Each line of the listing that includes the string "constraint" needs to be located and copied.

═══ Data in this exercise

--- ./run.sh ---
#!/bin/bash
# OpenROAD 26Q1-2900-gdf79404cd8, Yosys 0.63+post, stock flow scripts
make -C /OpenROAD-flow-scripts/flow DESIGN_CONFIG=/design/flow/config.mk WORK_HOME=/design/flow/orfs finish
--- ./config.mk ---
export PLATFORM = sky130hd
export DESIGN_NAME = naminukas
export DESIGN_NICKNAME = naminukas
export VERILOG_FILES = /design/flow/design.v
export SDC_FILE = /design/flow/constraint.sdc
export NUM_CORES = 4
export LEC_CHECK = 1
export CORE_UTILIZATION = 40
--- ./constraint.sdc ---
current_design naminukas

set clk_period 8.4
set clk_io_pct 0.2

create_clock -name clk0 -period $clk_period [get_ports {clock}]

set non_clock_inputs [all_inputs -no_clocks]
set_input_delay [expr $clk_period * $clk_io_pct] -clock clk0 $non_clock_inputs
set_output_delay [expr $clk_period * $clk_io_pct] -clock clk0 [all_outputs]
--- ./design.v ---
module uart
#(
    parameter clocks_per_bit = 1,
    parameter invert = 0
)
(
    input clock,
    input send,
    input[7:0] byte_to_send,
    output reg done,
    output reg pin
);
reg sending;
reg [3:0] bit_index;
reg[$clog2(clocks_per_bit):0] clocks;
initial begin
    sending = 0;
end
localparam last_clock = clocks_per_bit - 1;
always @(posedge clock)
begin
    if (sending) begin
        if (clocks == last_clock[$clog2(clocks_per_bit):0]) begin
            if (bit_index == 9) begin
                done <= 1;
                sending <= 0;
            end else if (bit_index == 8) begin
                pin <= invert == 1 ? 0 : 1;
            end else begin
                pin <= invert == 1 ? ~byte_to_send[bit_index[2:0]] : byte_to_send[bit_index[2:0]];
            end
            clocks <= 0;
            bit_index <= bit_index + 1;
        end else begin
            clocks <= clocks + 1;
        end
    end else if (send) begin
        sending <= 1;
        done <= 0;
        bit_index <= 0;
        pin <= invert == 1 ? 1 : 0;
        clocks <= 0;
    end else begin
        done <= 0;
    end
end
endmodule
module dynamixel_sync_write
#(
    parameter clocks_per_bit = 1,
    parameter id1 = 2,
    parameter id2 = 3,
    parameter id3 = 4,
    parameter id4 = 5
)
(
    input clock,
    input send,
    input[15:0] address,
    input[15:0] data_len,
    input[31:0] value1,
    input[31:0] value2,
    input[31:0] value3,
    input[31:0] value4,
    output reg sending,
    inout pin
);
function [15:0] crc16(input [7:0] data, input [15:0] crc);
    reg [7:0] d;
    reg [15:0] c;
    reg [15:0] updated_crc;
    begin
        d = data;
        c = crc;
        updated_crc[0] = d[7] ^ d[6] ^ d[5] ^ d[4] ^ d[3] ^ d[2] ^ d[1] ^ d[0] ^ c[8] ^ c[9] ^ c[10] ^ c[11] ^ c[12] ^ c[13] ^ c[14] ^ c[15];
        updated_crc[1] = d[7] ^ d[6] ^ d[5] ^ d[4] ^ d[3] ^ d[2] ^ d[1] ^ c[9] ^ c[10] ^ c[11] ^ c[12] ^ c[13] ^ c[14] ^ c[15];
        updated_crc[2] = d[1] ^ d[0] ^ c[8] ^ c[9];
        updated_crc[3] = d[2] ^ d[1] ^ c[9] ^ c[10];
        updated_crc[4] = d[3] ^ d[2] ^ c[10] ^ c[11];
        updated_crc[5] = d[4] ^ d[3] ^ c[11] ^ c[12];
        updated_crc[6] = d[5] ^ d[4] ^ c[12] ^ c[13];
        updated_crc[7] = d[6] ^ d[5] ^ c[13] ^ c[14];
        updated_crc[8] = d[7] ^ d[6] ^ c[0] ^ c[14] ^ c[15];
        updated_crc[9] = d[7] ^ c[1] ^ c[15];
        updated_crc[10] = c[2];
        updated_crc[11] = c[3];
        updated_crc[12] = c[4];
        updated_crc[13] = c[5];
        updated_crc[14] = c[6];
        updated_crc[15] = d[7] ^ d[6] ^ d[5] ^ d[4] ^ d[3] ^ d[2] ^ d[1] ^ d[0] ^ c[7] ^ c[8] ^ c[9] ^ c[10] ^ c[11] ^ c[12] ^ c[13] ^ c[14] ^ c[15];
        crc16 = updated_crc;
    end
endfunction
reg send_byte;
reg[7:0] byte_to_send;
wire done;
reg[7:0] state;
reg[15:0] packet_len;
reg[15:0] crc;
uart
#(
    .clocks_per_bit(clocks_per_bit)
)
dynamixel_uart
(
    .clock(clock),
    .send(send_byte),
    .byte_to_send(byte_to_send),
    .done(done),
    .pin(pin)
);
initial begin
    send_byte = 0;
    state = 0;
    crc = 0;
    sending = 0;
end
always @(posedge clock)
begin
    case (state)
        0: begin
            if (send == 1) begin
                sending <= 1;
                send_byte <= 1;
                byte_to_send <= 8'hFF;
                state <= 1;
                crc <= crc16(8'hFF, crc);
                packet_len <= (data_len + 1) * 4 + 7;
            end
        end
        1: begin 
    if (done == 1) begin 
        send_byte <= 1; 
        byte_to_send <= 8'hFF; 
        crc <= crc16(8'hFF, crc); 
        state <= state + 1; 
    end else begin 
        send_byte <= 0; 
    end 
end
        2: begin 
    if (done == 1) begin 
        send_byte <= 1; 
        byte_to_send <= 8'hFD; 
        crc <= crc16(8'hFD, crc); 
        state <= state + 1; 
    end else begin 
        send_byte <= 0; 
    end 
end
        3: begin 
    if (done == 1) begin 
        send_byte <= 1; 
        byte_to_send <= 8'h00; 
        crc <= crc16(8'h00, crc); 
        state <= state + 1; 
    end else begin 
        send_byte <= 0; 
    end 
end
        4: begin 
    if (done == 1) begin 
        send_byte <= 1; 
        byte_to_send <= 8'hFE; 
        crc <= crc16(8'hFE, crc); 
        state <= state + 1; 
    end else begin 
        send_byte <= 0; 
    end 
end   
        5: begin 
    if (done == 1) begin 
        send_byte <= 1; 
        byte_to_send <= packet_len[ 7:0]; 
        crc <= crc16(packet_len[ 7:0], crc); 
        state <= state + 1; 
    end else begin 
        send_byte <= 0; 
    end 
end   
        6: begin 
    if (done == 1) begin 
        send_byte <= 1; 
        byte_to_send <= packet_len[15:8]; 
        crc <= crc16(packet_len[15:8], crc); 
        state <= state + 1; 
    end else begin 
        send_byte <= 0; 
    end 
end   
        7: begin 
    if (done == 1) begin 
        send_byte <= 1; 
        byte_to_send <= 8'h83; 
        crc <= crc16(8'h83, crc); 
        state <= state + 1; 
    end else begin 
        send_byte <= 0; 
    end 
end   
        8: begin 
    if (done == 1) begin 
        send_byte <= 1; 
        byte_to_send <= address[ 7:0]; 
        crc <= crc16(address[ 7:0], crc); 
        state <= state + 1; 
    end else begin 
        send_byte <= 0; 
    end 
end   
        9: begin 
    if (done == 1) begin 
        send_byte <= 1; 
        byte_to_send <= address[15:8]; 
        crc <= crc16(address[15:8], crc); 
        state <= state + 1; 
    end else begin 
        send_byte <= 0; 
    end 
end   
        10: begin 
    if (done == 1) begin 
        send_byte <= 1; 
        byte_to_send <= data_len[ 7:0]; 
        crc <= crc16(data_len[ 7:0], crc); 
        state <= state + 1; 
    end else begin 
        send_byte <= 0; 
    end 
end   
        11: begin 
    if (done == 1) begin 
        send_byte <= 1; 
        byte_to_send <= data_len[15:8]; 
        crc <= crc16(data_len[15:8], crc); 
        state <= state + 1; 
    end else begin 
        send_byte <= 0; 
    end 
end   
        12: begin 
    if (done == 1) begin 
        send_byte <= 1; 
        byte_to_send <= id1; 
        crc <= crc16(id1, crc); 
        state <= state + 1; 
    end else begin 
        send_byte <= 0; 
    end 
end
        13: if (data_len == 1) begin 
    if (done == 1) begin 
        send_byte <= 1; 
        byte_to_send <= value1[7:0]; 
        crc <= crc16(value1[7:0], crc); 
        state <= state + 4; 
    end else begin 
        send_byte <= 0; 
    end 
end else begin 
    if (done == 1) begin 
        send_byte <= 1; 
        byte_to_send <= value1[7:0]; 
        crc <= crc16(value1[7:0], crc); 
        state <= state + 1; 
    end else begin 
        send_byte <= 0; 
    end 
end
        14: if (data_len == 2) begin 
    if (done == 1) begin 
        send_byte <= 1; 
        byte_to_send <= value1[15:8]; 
        crc <= crc16(value1[15:8], crc); 
        state <= state + 3; 
    end else begin 
        send_byte <= 0; 
    end 
end else begin 
    if (done == 1) begin 
        send_byte <= 1; 
        byte_to_send <= value1[15:8]; 
        crc <= crc16(value1[15:8], crc); 
        state <= state + 1; 
    end else begin 
        send_byte <= 0; 
    end 
end
        15: begin 
    if (done == 1) begin 
        send_byte <= 1; 
        byte_to_send <= value1[23:16]; 
        crc <= crc16(value1[23:16], crc); 
        state <= state + 1; 
    end else begin 
        send_byte <= 0; 
    end 
end
        16: begin 
    if (done == 1) begin 
        send_byte <= 1; 
        byte_to_send <= value1[31:24]; 
        crc <= crc16(value1[31:24], crc); 
        state <= state + 1; 
    end else begin 
        send_byte <= 0; 
    end 
end
        17: begin 
    if (done == 1) begin 
        send_byte <= 1; 
        byte_to_send <= id2; 
        crc <= crc16(id2, crc); 
        state <= state + 1; 
    end else begin 
        send_byte <= 0; 
    end 
end
        18: if (data_len == 1) begin 
    if (done == 1) begin 
        send_byte <= 1; 
        byte_to_send <= value2[7:0]; 
        crc <= crc16(value2[7:0], crc); 
        state <= state + 4; 
    end else begin 
        send_byte <= 0; 
    end 
end else begin 
    if (done == 1) begin 
        send_byte <= 1; 
        byte_to_send <= value2[7:0]; 
        crc <= crc16(value2[7:0], crc); 
        state <= state + 1; 
    end else begin 
        send_byte <= 0; 
    end 
end
        19: if (data_len == 2) begin 
    if (done == 1) begin 
        send_byte <= 1; 
        byte_to_send <= value2[15:8]; 
        crc <= crc16(value2[15:8], crc); 
        state <= state + 3; 
    end else begin 
        send_byte <= 0; 
    end 
end else begin 
    if (done == 1) begin 
        send_byte <= 1; 
        byte_to_send <= value2[15:8]; 
        crc <= crc16(value2[15:8], crc); 
        state <= state + 1; 
    end else begin 
        send_byte <= 0; 
    end 
end
        20: begin 
    if (done == 1) begin 
        send_byte <= 1; 
        byte_to_send <= value2[23:16]; 
        crc <= crc16(value2[23:16], crc); 
        state <= state + 1; 
    end else begin 
        send_byte <= 0; 
    end 
end
        21: begin 
    if (done == 1) begin 
        send_byte <= 1; 
        byte_to_send <= value2[31:24]; 
        crc <= crc16(value2[31:24], crc); 
        state <= state + 1; 
    end else begin 
        send_byte <= 0; 
    end 
end
        22: begin 
    if (done == 1) begin 
        send_byte <= 1; 
        byte_to_send <= id3; 
        crc <= crc16(id3, crc); 
        state <= state + 1; 
    end else begin 
        send_byte <= 0; 
    end 
end
        23: if (data_len == 1) begin 
    if (done == 1) begin 
        send_byte <= 1; 
        byte_to_send <= value3[7:0]; 
        crc <= crc16(value3[7:0], crc); 
        state <= state + 4; 
    end else begin 
        send_byte <= 0; 
    end 
end else begin 
    if (done == 1) begin 
        send_byte <= 1; 
        byte_to_send <= value3[7:0]; 
        crc <= crc16(value3[7:0], crc); 
        state <= state + 1; 
    end else begin 
        send_byte <= 0; 
    end 
end
        24: if (data_len == 2) begin 
    if (done == 1) begin 
        send_byte <= 1; 
        byte_to_send <= value3[15:8]; 
        crc <= crc16(value3[15:8], crc); 
        state <= state + 3; 
    end else begin 
        send_byte <= 0; 
    end 
end else begin 
    if (done == 1) begin 
        send_byte <= 1; 
        byte_to_send <= value3[15:8]; 
        crc <= crc16(value3[15:8], crc); 
        state <= state + 1; 
    end else begin 
        send_byte <= 0; 
    end 
end
        25: begin 
    if (done == 1) begin 
        send_byte <= 1; 
        byte_to_send <= value3[23:16]; 
        crc <= crc16(value3[23:16], crc); 
        state <= state + 1; 
    end else begin 
        send_byte <= 0; 
    end 
end
        26: begin 
    if (done == 1) begin 
        send_byte <= 1; 
        byte_to_send <= value3[31:24]; 
        crc <= crc16(value3[31:24], crc); 
        state <= state + 1; 
    end else begin 
        send_byte <= 0; 
    end 
end
        27: begin 
    if (done == 1) begin 
        send_byte <= 1; 
        byte_to_send <= id4; 
        crc <= crc16(id4, crc); 
        state <= state + 1; 
    end else begin 
        send_byte <= 0; 
    end 
end
        28: if (data_len == 1) begin 
    if (done == 1) begin 
        send_byte <= 1; 
        byte_to_send <= value4[7:0]; 
        crc <= crc16(value4[7:0], crc); 
        state <= state + 4; 
    end else begin 
        send_byte <= 0; 
    end 
end else begin 
    if (done == 1) begin 
        send_byte <= 1; 
        byte_to_send <= value4[7:0]; 
        crc <= crc16(value4[7:0], crc); 
        state <= state + 1; 
    end else begin 
        send_byte <= 0; 
    end 
end
        29: if (data_len == 2) begin 
    if (done == 1) begin 
        send_byte <= 1; 
        byte_to_send <= value4[15:8]; 
        crc <= crc16(value4[15:8], crc); 
        state <= state + 3; 
    end else begin 
        send_byte <= 0; 
    end 
end else begin 
    if (done == 1) begin 
        send_byte <= 1; 
        byte_to_send <= value4[15:8]; 
        crc <= crc16(value4[15:8], crc); 
        state <= state + 1; 
    end else begin 
        send_byte <= 0; 
    end 
end
        30: begin 
    if (done == 1) begin 
        send_byte <= 1; 
        byte_to_send <= value4[23:16]; 
        crc <= crc16(value4[23:16], crc); 
        state <= state + 1; 
    end else begin 
        send_byte <= 0; 
    end 
end
        31: begin 
    if (done == 1) begin 
        send_byte <= 1; 
        byte_to_send <= value4[31:24]; 
        crc <= crc16(value4[31:24], crc); 
        state <= state + 1; 
    end else begin 
        send_byte <= 0; 
    end 
end
        32: begin 
    if (done == 1) begin 
        send_byte <= 1; 
        byte_to_send <= crc[ 7:0]; 
        state <= state + 1; 
    end else begin 
        send_byte <= 0; 
    end 
end   
        33: begin 
    if (done == 1) begin 
        send_byte <= 1; 
        byte_to_send <= crc[15:8]; 
        state <= state + 1; 
    end else begin 
        send_byte <= 0; 
    end 
end   
        default: begin
            if (done == 1) begin
                state <= 0;
                send_byte <= 0;
                crc <= 0;
                sending <= 0;
            end
        end
    endcase
end
endmodule
module fport_radio
#(
  parameter clock_frequency = 12000000,
  parameter fport_baudrate = 115_200,
  parameter clocks_per_bit = clock_frequency / fport_baudrate
) (
  input clock,
  inout fport,
  output reg channel_changed,
  output reg[3:0] channel_index,
  output reg[10:0] channel_value,
  output debug_pin
);
localparam FPORT_WAIT_FOR_TRANSMISSION_END   = 2'b00;
localparam FPORT_RESPOND                     = 2'b01;
localparam FPORT_WAIT_FOR_TRANSMISSION_START = 2'b10;
localparam FPORT_READ_BYTES                  = 2'b11;
localparam half_clocks_per_bit = clocks_per_bit / 2;
reg [1:0] state = FPORT_WAIT_FOR_TRANSMISSION_START;
reg [32:0] clocks_to_skip = 0;
reg [2:0] byte_bit_index;
reg [7:0] byte_index = 0;
reg [7:0] received_byte;
reg [10:0] channel0;
reg fport_sending = 0;
wire fport_output;
wire fport_input;
assign fport = fport_sending ? fport_output : 1'bZ;
assign fport_input = fport;
reg send_byte = 0;
reg[7:0] byte_to_send;
wire done;
reg[7:0] crc;
uart
#(
    .clocks_per_bit(clocks_per_bit),
    .invert(1)
)
uplink_uart
(
    .clock(clock),
    .send(send_byte),
    .byte_to_send(byte_to_send),
    .done(done),
    .pin(fport_output)
);
function automatic [7:0] crc8;
    input [7:0] crcIn;
    input [7:0] data;
    reg [8:0] sum;
begin
    sum = crcIn + data;
    crc8 = sum[7:0] + {7'b0000000, sum[8]};
end
endfunction
always @(posedge clock) begin
  if (clocks_to_skip != 0) begin
    clocks_to_skip <= clocks_to_skip - 1;
  end else begin
    case (state)
      FPORT_WAIT_FOR_TRANSMISSION_END: begin
        state <= FPORT_RESPOND;
        fport_sending <= 1;
        byte_index <= 0;
        byte_to_send <= 'h08;
        send_byte <= 1;
        crc <= crc8(crc, 'h08);
      end
      FPORT_RESPOND: begin
        if (done == 1) begin
          if (byte_index == 0) begin
            byte_index <= 1;
            byte_to_send <= 'h81;
            send_byte <= 1;
            crc <= crc8(crc, 'h81);
          end else if (byte_index == 1) begin
            byte_index <= 2;
            byte_to_send <= 'h10;
            send_byte <= 1;
            crc <= crc8(crc, 'h10);
          end else if (byte_index == 2) begin
            byte_index <= 3;
            byte_to_send <= 'h00;
            send_byte <= 1;
            crc <= crc8(crc, 'h00);
          end else if (byte_index == 3) begin
            byte_index <= 4;
            byte_to_send <= 'h51;
            send_byte <= 1;
            crc <= crc8(crc, 'h51);
          end else if (byte_index == 4) begin
            byte_index <= 5;
            byte_to_send <= channel0[7:0];
            send_byte <= 1;
            crc <= crc8(crc, channel0[7:0]);
          end else if (byte_index == 5) begin
            byte_index <= 6;
            byte_to_send <= {5'b00000, channel0[10:8]};
            send_byte <= 1;
            crc <= crc8(crc, {5'b00000, channel0[10:8]});
          end else if (byte_index == 6) begin
            byte_index <= 7;
            byte_to_send <= 'h00;
            send_byte <= 1;
            crc <= crc8(crc, 'h00);
          end else if (byte_index == 7) begin
            byte_index <= 8;
            byte_to_send <= 'h00;
            send_byte <= 1;
            crc <= crc8(crc, 'h00);
          end else if (byte_index == 8) begin
            byte_index <= 9;
            byte_to_send <= 'hFF - crc;
            send_byte <= 1;
          end else begin
            fport_sending <= 0;
            state <= FPORT_WAIT_FOR_TRANSMISSION_START;
            byte_index <= 0;
          end
        end else begin
          send_byte <= 0;
        end
      end
      FPORT_WAIT_FOR_TRANSMISSION_START: begin
        if (fport_input == 1) begin
          state <= FPORT_READ_BYTES;
          clocks_to_skip <= half_clocks_per_bit * 3;
          byte_bit_index <= 0;
        end
      end
      FPORT_READ_BYTES: begin
        received_byte[byte_bit_index] = ~fport_input;
        if (byte_bit_index == 7) begin
          if (byte_index == 0 && received_byte != 'h7E) begin
            state <= FPORT_WAIT_FOR_TRANSMISSION_START;
            clocks_to_skip <= clocks_per_bit;
          end else if (byte_index == 1 && received_byte != 'h19) begin
            state <= FPORT_WAIT_FOR_TRANSMISSION_START;
            clocks_to_skip <= clocks_per_bit;
            byte_index <= 0;
          end else if (byte_index == 2 && received_byte != 'h00) begin
            state <= FPORT_WAIT_FOR_TRANSMISSION_START;
            clocks_to_skip <= clocks_per_bit;
            byte_index <= 0;
          end else if (byte_index == 40) begin
            state <= FPORT_WAIT_FOR_TRANSMISSION_END;
            clocks_to_skip <= clocks_per_bit * 16;
            crc <= 0;
          end else begin
            state <= FPORT_WAIT_FOR_TRANSMISSION_START;
            byte_index <= byte_index + 1;
            clocks_to_skip <= clocks_per_bit;
            if (byte_index == 3) begin
              channel0[7:0] <= received_byte;
            end else if (byte_index == 4) begin
              channel0[10:8] <= received_byte[2:0];
            end
          end
        end else begin
          byte_bit_index <= byte_bit_index + 1;
          clocks_to_skip <= clocks_per_bit;
        end
      end
    endcase
  end
end
endmodule
module LedScan (
	input clk12MHz,
	input [7:0] leds1,
	input [7:0] leds2,
	input [7:0] leds3,
	input [7:0] leds4,
	output reg [7:0] leds,
	output reg [3:0] lcol
	);
    reg [11:0] timer = 12'b0;
    always @ (posedge clk12MHz) begin
    case (timer[11:10])
      2'b00: begin
          leds[7:0] <= leds1[7:0];
        lcol[3:0] <= 4'b1110;
      end
      2'b01: begin
          leds[7:0] <= leds2[7:0];
        lcol[3:0] <= 4'b1101;
      end
      2'b10: begin
          leds[7:0] <= leds3[7:0];
        lcol[3:0] <= 4'b1011;
      end
      2'b11: begin
          leds[7:0] <= leds4[7:0];
        lcol[3:0] <= 4'b0111;
      end
      endcase
    end
    always @ (posedge clk12MHz) begin
        timer <= timer + 1;
    end
endmodule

══════

**Response to the exercise:**
export SDC_FILE = /design/flow/constraint.sdc
--- ./constraint.sdc ---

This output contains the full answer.